Indeed, we can even define the earliest rock’n’roll by whites like Carl Perkins and Elvis by its use of full drum sets. The genre’s critics were percussophobes who worried about white kids being subjected to the “savage beats” of bass drums and tomtoms, and thus put on an irreversible path toward promiscuous sex, satanism, and communism. Even in my own personal experience, last year we had a funeral service for my grandfather in a Mormon chapel. One of his longstanding wishes had always been that we have a Dixieland style musical rendition at his funeral, but when we brought out the instruments for this, we were informed that drums and trumpets (that barbaric Ottoman combination!) were forbidden in LDS chapels, because of their “less worshipful sound.” We channelled the spirit of Bob Wills, and brought in the devil’s instruments anyway.
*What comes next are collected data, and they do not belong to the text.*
What follows belongs to an exercise in optimizing a design on an open flow for small area; a production flow would make more cautious choices.
The RTL was checked by simulation tests, not by an equivalence proof against the original design.
Power and IR drop assume default switching activity.

==> 01-09: inputs <==
==> flow/design.v <==
package sample_ram_pkg;
    typedef enum logic {
        CLEAR,
        READY
    } state_t;
    localparam int MaxDataWidth = 256;
    function automatic integer lane_count(input integer data_width, input integer byte_width);
        lane_count = data_width / byte_width;
    endfunction
    function automatic logic [MaxDataWidth-1:0] build_mask(
        input logic [MaxDataWidth-1:0] byte_enable,
        input int                      byte_width
    );
        logic [MaxDataWidth-1:0] mask;
        mask = '0;
        for (int i = 0; i < MaxDataWidth; i++) begin
            mask[i] = byte_enable[i / byte_width];
        end
        build_mask = mask;
    endfunction
endpackage
module sample_ram_clear_ctrl
#(
    parameter int Depth    = 256,
    parameter int IdxWidth = 8
) (
    input  logic                i_CLK,
    input  logic                i_NRESET,
    output logic                o_Busy,
    output logic                o_ClearWe,
    output logic [IdxWidth-1:0] o_ClearIndex
);
    sample_ram_pkg::state_t              state;
    logic [IdxWidth-1:0] count;
    always_ff @(posedge i_CLK) begin
        if (!i_NRESET) begin
            state <= sample_ram_pkg::CLEAR;
            count <= '0;
        end else if (state == sample_ram_pkg::CLEAR) begin
            if (count == IdxWidth'(Depth - 1)) begin
                state <= sample_ram_pkg::READY;
            end else begin
                count <= count + 1'b1;
            end
        end
    end
    assign o_Busy       = (state == sample_ram_pkg::CLEAR);
    assign o_ClearWe    = o_Busy && i_NRESET;
    assign o_ClearIndex = count;
endmodule
module sample_ram_lanenext #(
    parameter int Width = 8
) (
    input  logic [Width-1:0] i_Q,
    input  logic [Width-1:0] i_WE,
    input  logic [Width-1:0] i_D,
    input  logic [Width-1:0] i_HOLD,
    output logic [Width-1:0] o_Y
);
    assign o_Y = ~((i_Q | i_WE) & (i_D | i_HOLD));
endmodule
module sample_ram_aoi3 #(
    parameter int Width = 16
) (
    input  logic [Width-1:0] i_S0,
    input  logic [Width-1:0] i_B0,
    input  logic [Width-1:0] i_S1,
    input  logic [Width-1:0] i_B1,
    input  logic [Width-1:0] i_S2,
    input  logic [Width-1:0] i_B2,
    output logic [Width-1:0] o_Y
);
    assign o_Y = ~((i_S0 & i_B0) | (i_S1 & i_B1) | (i_S2 & i_B2));
endmodule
And this brings us back to the 1970s. We can see how in one sense, Charlie Daniels was pushing the limits by even playing a bluegrass-styled song with electric guitars and drum backings, let alone bringing in the 16-bar funk break. But at the same time, we cannot escape the fact that this guy was tying the music of Black Power to the Devil. The historical background of racially tinged percussophobia becomes even more profound when we take into account the overall state of the nation in the late 1970s. Daniels, that long-haired social conservative, released this song fifteen years after the Civil Rights Act, as the white South was still reeling from the trauma of forced integration, at the dawn of the Reagan revolution, and the rise of the sunbelt. In Daniels’s and Johnny’s Georgia, multicultural, percussive funk loses to heartland bluegrass, and the White South most definitely rises again.